Friday, 31 August 2012

Unique Perspectives, Team-working, and August Blue Moon

As I continue to work towards the ISEB Foundation Certificate, the more it opens me to where potential strengths of employees with Asperger's Syndrome can be applied not only to testing software itself, but to other aspects of employment, including indirectly to team-working. Team-working is an aspect of employment that people with Asperger's Syndrome are still often stereotyped as having difficulty with, often preferring to work alone. However, unique individual perspectives that a person with Asperger's Syndrome may apply when working alone can be transferred with great effect to team situations.

An area of software testing where unique individual perspectives in employees with Asperger's Syndrome can be applied is within acceptance testing. In software testing speak, acceptance testing is primarily concerned with whether it works or not from the users perspective. How a piece of software works if often individual to the user, an example being if Microsoft released a new or updated version of MSWord, a user who simply wants to type and print a letter may assume it works OK, but a developer writing code may need the product to be robust, so from the latter perspective, the presumption that it works is no longer safe. So whether or not a piece of software works has a personal perspective. It may work for one individual's purpose, but not for another.

Thi    This is where a group of employees with Asperger's Syndrome can apply different and often unique perspectives to the project that they are working on as a team. The different perspectives can test different functions of the software which can give developers a good indication of how their product will or in some cases won't work with a diverse range of potential users. It is often said that people with Asperger's Syndrome are even more different as individuals than people not on the autistic spectrum, a quality that can indirectly apply to working in a team. Another quality that I like to think can help an employee with Asperger's Syndrome relate effectively to other team members is if they have experienced personal difficulties or hardships, including those in relation to their experiences of Asperger's Syndrome, it will help them understand and be sympathetic towards a fellow team member experiencing similar difficulties.

         Away from Autism Works and ISEB, today will see, literally, a 'once in a blue moon' event. Today, as I write this entry on the last day of August, there is a blue moon, though the moon is not literally blue! In astronomical/calendar speak, a blue moon month is month in which there are two full moons. A significant blue moon month for me was in May 2007. Full Moon in May is significant because it is symbolic of the birth, enlightenment and passing into Nirvana of the Buddha. May 2007 was the first time that I partook in a Vesak festival at Harnham Buddhist Monastery in Northumberland and I learned that if there are two full moons in may, Vesak is celebrated on the second full moon, or blue moon in May.   
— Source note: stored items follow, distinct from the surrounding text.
--- config.mk ---
export PLATFORM = sky130hd
export DESIGN_NAME = knob_pickup_tracker
export DESIGN_NICKNAME = d
export VERILOG_FILES = /design/src/rtl/core/kpt_pkg.sv /design/src/rtl/core/knob_pickup_tracker.sv
export SDC_FILE = /design/constraint.sdc
export NUM_CORES = 1
export LEC_CHECK = 0
export ABC_AREA = 1
export BUFFER_PORTS_ARGS = -buffer_cell sky130_fd_sc_hd__buf_2
export CAP_MARGIN = 20
export CORE_MARGIN = 2
export CORE_UTILIZATION = 60
export DETAILED_ROUTE_END_ITERATION = 10
export GPL_TIMING_DRIVEN = 0
export PLACE_DENSITY = 0.8
export SYNTH_ARGS = -nofsm -noshare
export SYNTH_HDL_FRONTEND = slang
export SYNTH_SLANG_ARGS = --single-unit
--- constraint.sdc ---
create_clock -name clk_i -period 4.5 [get_ports clk_i]
set_clock_uncertainty 0.2 [all_clocks]
set_input_delay 0.675 -clock clk_i [delete_from_list [all_inputs] [get_ports clk_i]]
set_output_delay 0.675 -clock clk_i [all_outputs]
set_load 0.05 [all_outputs]
--- src/rtl/core/kpt_pkg.sv ---
// ----------------------------------------------------------------------------
// kpt_pkg
// Shared constants and request codes for the knob pickup tracker.
// ----------------------------------------------------------------------------
package kpt_pkg;

  // default knob count and legal range
  localparam int unsigned NumKnobsDef = 6;
  localparam int unsigned NumKnobsMax = 8;

  // field widths fixed by the interface
  localparam int unsigned ReqW     = 3;
  localparam int unsigned AdcW     = 10;
  localparam int unsigned IdxW     = 3;
  localparam int unsigned ValW     = 8;
  localparam int unsigned MaskW    = 6;
  localparam int unsigned AdcShift = AdcW - ValW;

  // reset value of the tolerance register
  localparam logic [ValW-1:0] MoveTolRst = ValW'(1);

  // request codes
  localparam logic [ReqW-1:0] ReqSample     = 3'd0;
  localparam logic [ReqW-1:0] ReqFreezeVal  = 3'd1;
  localparam logic [ReqW-1:0] ReqFreezeKeep = 3'd2;
  localparam logic [ReqW-1:0] ReqFreezeAll  = 3'd3;
  localparam logic [ReqW-1:0] ReqUnfreeze   = 3'd4;

  // true when v lies between a and b, inclusive, in either order
  function automatic logic lies_between(logic [ValW-1:0] v, logic [ValW-1:0] a,
                                        logic [ValW-1:0] b);
    return ((v <= a) && (v >= b)) || ((v >= a) && (v <= b));
  endfunction

endpackage

--- src/rtl/core/knob_pickup_tracker.sv ---
// ----------------------------------------------------------------------------
// knob_pickup_tracker
// Round-robin knob scanner with soft takeover (pickup) tracking.
// ----------------------------------------------------------------------------
// Usage:
//   in channel  : req_type/adc_sample/knob_index/pickup_value with valid/ready.
//                 A sample request stores adc_sample >> 2 as the reading of the
//                 channel under the scan counter and advances the counter.
//                 Other requests freeze or unfreeze knobs or load a pickup value.
//   out channel : one result item per request: channel, its reading and the
//                 moved and frozen masks after the request.
//   cfg channel : writes move_tolerance; always ready, write only while idle.
// Timing:
//   an item is processed while it sits in the input register and lands in
//   the output register when it advances: out_valid_o rises once the item
//   has passed the input register and the output register. One item per
//   cycle is sustained while out_ready_i stays high, since the per-knob
//   state is read and updated by the processing stage alone.
// Reset:
//   scan counter, readings and pickup values clear to zero, all knobs frozen,
//   no knob moved, tolerance 1. No clearing pass.
// Stall:
//   while out_ready_i is low the result holds; the input register still takes
//   one more item, after which in_ready_o drops until the output drains.
// ----------------------------------------------------------------------------
module knob_pickup_tracker #(
  parameter int unsigned NUM_KNOBS = kpt_pkg::NumKnobsDef
) (
  input  logic                       clk_i,
  input  logic                       rst_ni,
  // configuration write
  input  logic                       cfg_valid_i,
  output logic                       cfg_ready_o,
  input  logic [kpt_pkg::ValW-1:0]   cfg_data_i,
  // request channel
  input  logic                       in_valid_i,
  output logic                       in_ready_o,
  input  logic [kpt_pkg::ReqW-1:0]   req_type_i,
  input  logic [kpt_pkg::AdcW-1:0]   adc_sample_i,
  input  logic [kpt_pkg::IdxW-1:0]   knob_index_i,
  input  logic [kpt_pkg::ValW-1:0]   pickup_value_i,
  // result channel
  output logic                       out_valid_o,
  input  logic                       out_ready_i,
  output logic [kpt_pkg::IdxW-1:0]   sampled_channel_o,
  output logic [kpt_pkg::ValW-1:0]   knob_reading_o,
  output logic [kpt_pkg::MaskW-1:0]  moved_mask_o,
  output logic [kpt_pkg::MaskW-1:0]  frozen_mask_o
);

  localparam int unsigned CntW = (NUM_KNOBS > 1) ? $clog2(NUM_KNOBS) : 1;
  localparam logic [CntW-1:0] LastCh = CntW'(NUM_KNOBS - 1);
  localparam int unsigned MaskUsed =
      (NUM_KNOBS < kpt_pkg::MaskW) ? NUM_KNOBS : kpt_pkg::MaskW;

  // tolerance register
  logic [kpt_pkg::ValW-1:0] move_tol_q;

  assign cfg_ready_o = 1'b1;

  always_ff @(posedge clk_i or negedge rst_ni) begin
    if (!rst_ni) begin
      move_tol_q <= kpt_pkg::MoveTolRst;
    end else if (cfg_valid_i) begin
      move_tol_q <= cfg_data_i;
    end
  end

  // handshake control
  logic in_valid_q;
  logic out_valid_q;
  logic out_adv;
  logic s1_adv;

  assign out_adv    = !out_valid_q || out_ready_i;
  assign s1_adv     = in_valid_q && out_adv;
  assign in_ready_o = !in_valid_q || out_adv;

  // input register
  logic [kpt_pkg::ReqW-1:0] req_q;
  logic [kpt_pkg::AdcW-1:0] adc_q;
  logic [kpt_pkg::IdxW-1:0] idx_q;
  logic [kpt_pkg::ValW-1:0] pv_q;

  always_ff @(posedge clk_i or negedge rst_ni) begin
    if (!rst_ni) begin
      in_valid_q <= 1'b0;
    end else if (in_ready_o) begin
      in_valid_q <= in_valid_i;
    end
  end

  always_ff @(posedge clk_i) begin
    if (in_valid_i && in_ready_o) begin
      req_q <= req_type_i;
      adc_q <= adc_sample_i;
      idx_q <= knob_index_i;
      pv_q  <= pickup_value_i;
    end
  end

  // per-knob state
  logic [CntW-1:0]          ch_q, ch_d;
  logic [kpt_pkg::ValW-1:0] cur_q  [NUM_KNOBS];
  logic [kpt_pkg::ValW-1:0] pick_q [NUM_KNOBS];
  logic [NUM_KNOBS-1:0]     frozen_q, frozen_d;
  logic [NUM_KNOBS-1:0]     moved_q, moved_d;

  // processing logic
  logic [kpt_pkg::ValW-1:0] now_val;
  logic [kpt_pkg::ValW-1:0] old_val;
  logic [kpt_pkg::ValW-1:0] diff;
  logic                     is_moved;
  logic                     in_window;
  logic                     idx_ok;
  logic [CntW-1:0]          idx_ch;
  logic [NUM_KNOBS-1:0]     ch_bit;
  logic [NUM_KNOBS-1:0]     idx_bit;
  logic                     is_sample;
  logic                     load_pick;
  logic [kpt_pkg::ValW-1:0] reading_d;

  assign now_val   = adc_q[kpt_pkg::AdcW-1:kpt_pkg::AdcShift];
  assign old_val   = cur_q[ch_q];
  assign diff      = (old_val > now_val) ? (old_val - now_val) : (now_val - old_val);
  assign is_moved  = diff > move_tol_q;
  assign in_window = kpt_pkg::lies_between(pick_q[ch_q], old_val, now_val);
  assign idx_ok    = 32'(idx_q) < NUM_KNOBS;
  assign idx_ch    = CntW'(idx_q);
  assign ch_bit    = NUM_KNOBS'(1) << ch_q;
  assign idx_bit   = NUM_KNOBS'(1) << idx_q;
  assign is_sample = (req_q == kpt_pkg::ReqSample);
  assign load_pick = (req_q == kpt_pkg::ReqFreezeVal) && idx_ok;
  assign reading_d = is_sample ? now_val : old_val;

  always_comb begin
    ch_d     = ch_q;
    frozen_d = frozen_q;
    moved_d  = moved_q;
    case (req_q)
      kpt_pkg::ReqSample: begin
        if (is_moved) begin
          moved_d  = moved_q | ch_bit;
          frozen_d = frozen_q & ~ch_bit;
        end else begin
          moved_d  = moved_q & ~ch_bit;
        end
        if (in_window) begin
          frozen_d = frozen_d & ~ch_bit;
        end
        ch_d = (ch_q == LastCh) ? '0 : ch_q + CntW'(1);
      end
      kpt_pkg::ReqFreezeVal, kpt_pkg::ReqFreezeKeep: begin
        if (idx_ok) begin
          frozen_d = frozen_q | idx_bit;
        end
      end
      kpt_pkg::ReqFreezeAll: begin
        frozen_d = '1;
      end
      kpt_pkg::ReqUnfreeze: begin
        if (idx_ok) begin
          frozen_d = frozen_q & ~idx_bit;
        end
      end
      default: begin
      end
    endcase
  end

  // state update
  always_ff @(posedge clk_i or negedge rst_ni) begin
    if (!rst_ni) begin
      ch_q     <= '0;
      frozen_q <= '1;
      moved_q  <= '0;
      for (int i = 0; i < NUM_KNOBS; i++) begin
        cur_q[i]  <= '0;
        pick_q[i] <= '0;
      end
    end else if (s1_adv) begin
      ch_q     <= ch_d;
      frozen_q <= frozen_d;
      moved_q  <= moved_d;
      if (is_sample) begin
        cur_q[ch_q] <= now_val;
      end
      if (load_pick) begin
        pick_q[idx_ch] <= pv_q;
      end
    end
  end

  // mask fitting to the output width
  logic [kpt_pkg::MaskW-1:0] moved_fit;
  logic [kpt_pkg::MaskW-1:0] frozen_fit;

  always_comb begin
    moved_fit  = '0;
    frozen_fit = '0;
    moved_fit[MaskUsed-1:0]  = moved_d[MaskUsed-1:0];
    frozen_fit[MaskUsed-1:0] = frozen_d[MaskUsed-1:0];
  end

  // output register
  logic [kpt_pkg::IdxW-1:0]  och_q;
  logic [kpt_pkg::ValW-1:0]  ord_q;
  logic [kpt_pkg::MaskW-1:0] omov_q;
  logic [kpt_pkg::MaskW-1:0] ofrz_q;

  always_ff @(posedge clk_i or negedge rst_ni) begin
    if (!rst_ni) begin
      out_valid_q <= 1'b0;
    end else if (out_adv) begin
      out_valid_q <= in_valid_q;
    end
  end

  always_ff @(posedge clk_i) begin
    if (s1_adv) begin
      och_q  <= kpt_pkg::IdxW'(ch_q);
      ord_q  <= reading_d;
      omov_q <= moved_fit;
      ofrz_q <= frozen_fit;
    end
  end

  assign out_valid_o       = out_valid_q;
  assign sampled_channel_o = och_q;
  assign knob_reading_o    = ord_q;
  assign moved_mask_o      = omov_q;
  assign frozen_mask_o     = ofrz_q;

  // checks
  a_ch_range: assert property (@(posedge clk_i) disable iff (!rst_ni)
    32'(ch_q) < NUM_KNOBS)
    else $error("scan counter out of range");

  a_freeze_all: assert property (@(posedge clk_i) disable iff (!rst_ni)
    s1_adv && (req_q == kpt_pkg::ReqFreezeAll) |=> (frozen_q == '1))
    else $error("freeze all left a knob unfrozen");

  a_move_unfreeze: assert property (@(posedge clk_i) disable iff (!rst_ni)
    s1_adv && is_sample && is_moved |=> ((moved_q & ~frozen_q & $past(ch_bit))
                                         == $past(ch_bit)))
    else $error("moved knob not flagged or still frozen");

  a_counter_hold: assert property (@(posedge clk_i) disable iff (!rst_ni)
    !(s1_adv && is_sample) |=> $stable(ch_q))
    else $error("scan counter moved without a sample");

  a_result_follows: assert property (@(posedge clk_i) disable iff (!rst_ni)
    s1_adv |=> out_valid_q)
    else $error("processed item produced no result");

endmodule

* Word level (Yosys, flattened, before mapping) *
Index checks and enable logic that the tools add are counted.

cells by class
  $add $sub $neg = 3
  $lt $le $gt $ge = 11
  equal/unequal tests = 5
  shifts and indexed selects = 2
  multiplexer cells = 23
  bitwise logic cells = 10
  reductions and logical operators = 16

operators with widths
  kind                   count
  $bwmux W48             2
  $mux W8                8
  $bmux W8 S3            2
  $demux W8 S3           2
  $mux W6                7
  $and A6 B6 Y6          4
  $pmux W6 S4            1
  $ge A8 B8 Y1           2
  $gt A8 B8 Y1           2
  $le A8 B8 Y1           2
  $sub A8 B8 Y8          2
  $not A6 Y6             2
  $or A6 B6 Y6           2
  $shl A1 B3 Y6 const A  2
  $ge A4 B4 Y1 const B   2
  $lt A4 B1 Y1 const B   2
  $not A3 Y4             2
  $logic_and A1 B1 Y1    7
  $eq A3 B2 Y1 const B   2
  $eq A3 B3 Y1 const B   2
  $reduce_and A2 Y1      2
  $add A3 B1 Y3 const B  1
  $eq A3 B1 Y1 const B   1
  $logic_not A3 Y1       1
  5 further kinds        8

storage, ports and cells
  flip-flop bits (word level) = 168
  bits of input ports = 37
  output and inout port bits = 26
  word-level logic and storage cells = 96

* Logic depth before layout (Yosys ltp) *
Gate-level depths: netlist (run 1).

  depth after elaboration = 12
  mapped depth = 34

* Worst setup path before layout (run 1) *
No wires, ideal clock.

  path type = flip-flop to flip-flop
  from = reg ch_q[0]
  to = reg ofrz_q (netlist bit frozen_mask_o[0]) (data pin)
  library setup time = 0.154 ns
  arrival = 3.827 ns
  data required time = 4.146 ns
  path slack = 0.319 ns
  cell stages (with the launch flop) = 28
  period minus slack after synthesis = 4.181 ns
  path through = dfrtp_1 > nor2_2 > clkbuf_1 > a22oi_1 > o21ai_0 > inv_1 > ha_1 > inv_1 > fa_1 > inv_1 > o21ai_1 > a21oi_1 > o21ai_0 > nand2_2 > inv_2 > nand2_1 > nand2_1 > xor2_1 > inv_1 > ha_1 > nand2_1 > nor2_1 > nand4_1 > a21oi_1 > nand2_1 > nand2_1 > nand2_1 > a21boi_0

between the ends
  word-level cells in the longest chain between the ends = 12
  elaborated cells between the ends (all ways) = 27
  classes of those cells = 2 x add/sub; 6 x order compare; 1 x shift; 11 x mux; 4 x bitwise; 3 x reduce/logical

ends and longest elaborated chain
  element                                               line                                                    source
  start: declaration                                    knob_pickup_tracker.sv:103                              logic [CntW-1:0] ch_q, ch_d;
  start signal: assignment                              knob_pickup_tracker.sv:182                              ch_q <= ch_d;
  $not A3 Y4 (implied by the code)                      knob_pickup_tracker.sv:124, knob_pickup_tracker.sv:127
  $bmux W8 S3                                           knob_pickup_tracker.sv:124                              assign old_val = cur_q[ch_q];
  $mux W8 (implied by the code) (2 in series)           knob_pickup_tracker.sv:124
  $sub A8 B8 Y8 / $gt A8 B8 Y1 (equally long branches)  knob_pickup_tracker.sv:125                              assign diff = (old_val > now_val) ? (old_val - now_val) : (now_val - old_val);
  $mux W8                                               knob_pickup_tracker.sv:125
  $gt A8 B8 Y1                                          knob_pickup_tracker.sv:126                              assign is_moved = diff > move_tol_q;
  $mux W6                                               knob_pickup_tracker.sv:142                              if (is_moved) begin
  $mux W6                                               knob_pickup_tracker.sv:140                              case (req_q)
  $and A6 B6 Y6                                         knob_pickup_tracker.sv:149                              frozen_d = frozen_d & ~ch_bit;
  $mux W6 *                                             knob_pickup_tracker.sv:148                              if (in_window) begin
  $pmux W6 S4 *                                         knob_pickup_tracker.sv:140
  via frozen_d[0]                                       knob_pickup_tracker.sv:106                              logic [NUM_KNOBS-1:0] frozen_q, frozen_d;
  end signal: assignment                                knob_pickup_tracker.sv:224                              ofrz_q <= frozen_fit;
  end: declaration                                      knob_pickup_tracker.sv:209                              logic [kpt_pkg::MaskW-1:0] ofrz_q;

Mark *: on every way through the listed nets, which the timed path passes. The rest lies on a longest branch. The select of a mux whose other input is x is not followed.
A chain may end at the register's enable or synchronous reset.

* Worst setup path in the final report (run 1) *
  from = reg ch_q[1]
  to = reg frozen_q[4]

between the ends
  word-level cells in the longest chain between the ends = 12
  elaborated cells between the ends (all ways) = 27
  classes of those cells = 2 x add/sub; 6 x order compare; 1 x shift; 11 x mux; 4 x bitwise; 3 x reduce/logical

ends and longest elaborated chain
  element                                               line                                                    source
  $not A3 Y4 (implied by the code)                      knob_pickup_tracker.sv:124, knob_pickup_tracker.sv:127
  $bmux W8 S3                                           knob_pickup_tracker.sv:124
  $mux W8 (implied by the code) (2 in series)           knob_pickup_tracker.sv:124
  $sub A8 B8 Y8 / $gt A8 B8 Y1 (equally long branches)  knob_pickup_tracker.sv:125
  $mux W8                                               knob_pickup_tracker.sv:125
  $gt A8 B8 Y1                                          knob_pickup_tracker.sv:126
  $mux W6                                               knob_pickup_tracker.sv:142
  $mux W6                                               knob_pickup_tracker.sv:140
  $and A6 B6 Y6                                         knob_pickup_tracker.sv:149
  $mux W6 *                                             knob_pickup_tracker.sv:148
  $pmux W6 S4 *                                         knob_pickup_tracker.sv:140
  end signal: assignment                                knob_pickup_tracker.sv:183                              frozen_q <= frozen_d;
  end: declaration                                      knob_pickup_tracker.sv:106

Every way passes the cells marked *; elsewhere a longest branch is shown, timed or not. The select of a mux whose other input is x is not followed.

==> run_results.csv, run 1 <==
group,metric,value,unit
clocking,cts_buffer_depth,2,
placement,dpl_cell_area,8880,um2
routing,num_vias,7222,
yosys,synth_top_area_share,34.3,%
clocking,htree_levels,4,
setup_path,cp_common_cell,"nand2_1",
timing,report.final.slew_viol_count,0,
timing,tightest_slew,0.976,ns
setup_path,arrival,4.72,ns
global_route,grt.total_usage,28.2,%
floorplanning,io_pins,63,
outcome,violations,"negative setup slack",
timing,relSlewSlack,34.9,%
finish,layout-drive-gt1-share,25.3,%
placement,dp_hpwl,13500,um
yosys,yosysTopAreaCell,"dfrtp_1",
setup_path,cp.required,4.68,ns
yosys,yosys.area_share.xor_xnor,0.841,%
routing,drc,0,
setup_path,critPathSlowestCell,"dfrtp_2",
floorplanning,die_x,122,um
global_route,grt_max_degree,100,
routing,wl,21900,um
pwr,ir_worst_vdd,0.405,mV
timing,hold_viol,0,
yosys,ys_types,45,
timing,finalSetupTns,-0.124,ns
yosys,avgSynthCellArea,9.06,um2
worst_hold_path,min_path_type,"in -> reg",
yosys,synthFlopType,"dfrtp_1",
finish,fill_cells,944,
placement,port_buffers,59,
timing,fmax,0.220,GHz
global_route,grt_antenna_before_repair,0,
placement,gp_congestion,0.891,
timing,fin_crit_sh,101,%
outcome,outcome,"finished, violations left",
global_route,grt_pass1_wl,32200,um
setup_path,worst-path-max-fanout,6,
routing,post_drt_wl_per_cell,17.8,um
yosys,postSynthCellCount,919,
floorplanning,core,13700,um2
pwr,p_per_area,749,nW/um2
floorplanning,num_rows,43,
finish,fin_nets,1117,
setup_path,setup.worst_path.start_class,"flip-flop",
yosys,synth-seq-cells,166,
yosys,synth_top_family_by_area,"simple AND/OR/NAND/NOR gates",
clocking,cts.clk_slew.worst_paths,0.07,ns
finish,antennaDiodeCount,0,
yosys,synthMuxAreaShare,0.135,%
timing,grt_setup_unrepaired,"true",
finish,fin_cells,1231,
finish,utilization,74.7,%
job,maxCapViolCount,0,
timing,period_needed,4.55,ns
yosys,yosysSeqAreaShare,52.7,%
setup_path,critPathKind,"reg -> reg",
yosys,synth-simple-area-share,17.2,%
yosys,mappedNetlistNets,998,
yosys,yosys.area_share.adder,6.49,%
placement,place_inst,1159,
routing,dr.pass1.iters,7,
clocking,cts_sinks,166,
global_route,grt_pass1_vias,6396,
pwr,static-leakage-power,4.71,nW
routing,vias_per_cell,5.87,
yosys,synth_compound_area_share,16.5,%
floorplanning,die_y,122,um
finish,final_cell_area,10200,um2
routing,drt_iter0_drc,899,
yosys,yosys_warnings,0,
clocking,cts_buffers,17,
yosys,synthesis.area,8330,um2
setup_path,setup.worst_path.end_class,"flip-flop",
timing,fin_ws,-0.0455,ns
routing,detail-route-antenna-nets,0,
yosys,synth-edff-count,45,
setup_path,cp_slowest_stage_delay,0.45,ns
clocking,root_buffer,"clkbuf_16",
yosys,synth-async-reset-ratio,72.9,%
floorplanning,dieArea,14800,um2
timing,setup_violations,6,
yosys,yosys-top-cells-area,"dfrtp_1 (34%), edfxtp_1 (16%), nand2_1 (12%), o21ai_0 (8.5%), ha_1 (6.0%)",
global_route,gr-total-overflow,0,
clocking,cts_tree,"built",
clocking,worst_skew_pair.late_latency,0.43,ns
pwr,finalPower,7.67,mW
floorplanning,initial_core_util,60.7,%
timing,worst_hold_slack,0.210,ns
finish,synthToLayoutAreaGrowth,23.0,%
placement,place_ws,-0.999,ns
[cells in the final DEF, fill, tap and decap left out, types with 9 or more instances in the layout]
| cell type | count |
|---|---|
| nor2_1 | 27 |
| nand2_1 | 248 |
| buf_6 | 18 |
| o21ai_0 | 132 |
| ha_1 | 32 |
| buf_4 | 33 |
| buf_2 | 67 |
| a21oi_1 | 25 |
| nand2_2 | 31 |
| clkbuf_16 | 18 |
| a22oi_2 | 12 |
| edfxtp_1 | 45 |
| inv_1 | 78 |
| nand3_1 | 9 |
| dfrtp_1 | 112 |
| a22oi_1 | 24 |
[cell families after synthesis]
logic type | count (synthesis)
compound gates | 237
mux | 1
simple gates | 346
flops | 166
buf+inv | 118
fa+ha+maj | 42
xor+xnor | 8
other cells | 1
[routing by layer]
| metal | vias up | global-route usage (%) | part of all wire, % |
|---|---|---|---|
| li1 | 3338 | - | - |
| met4 | 0 | 10.3 | 3.7 |
| met3 | 84 | 6.04 | 6.6 |
| met2 | 338 | 44.2 | 48 |
| met1 | 3462 | 39.1 | 42 |
| met5 | - | 0 | 0 |
[flip-flops by register name (all words and copies together), names as in the netlist]
name / cells
idx_ch: 3
frozen_q: 6
move_tol_q: 8
pv_q: 8
out_valid_o: 1
pick_q: 48
adc_q: 8
moved_mask_o: 6
sampled_channel_o: 3
req_q: 3
knob_reading_o: 8
moved_q: 6
cur_q: 48
frozen_mask_o: 6
in_valid_q: 1
ch_q: 3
         In September, I have Tyneside Cinema's live screening of the stage version of Mark Haddon's novel The Curious Incident of the Dog in the Night-Time and then on September the 16th it is the big day - Bupa Great North Run Day! It is a huge step into the unknown for me as I have never done anything like this before, though I am relatively confident that I have made reasonable progress with my training to enable me to complete it on the day to raise funds for the Daisy Chain Project. Daisy Chain will have a stall in the charity village at the finish line in South Shields if anyone planning on coming along or are taking part in the event themselves would like to find out more. To donate, the link is 
         Happy Blue Moon Day to you all! 

         The other significant event the occurs on August Blue Moon Day (today) is the funeral service of the first human to set foot on the Moon Neil Armstrong, who sadly died earlier this week, a man who experienced the ultimate in stepping into the unknown with the iconic quote: 'That's one small step for man, and one giant leap for mankind'. RIP Neil Armstrong (1930-2012).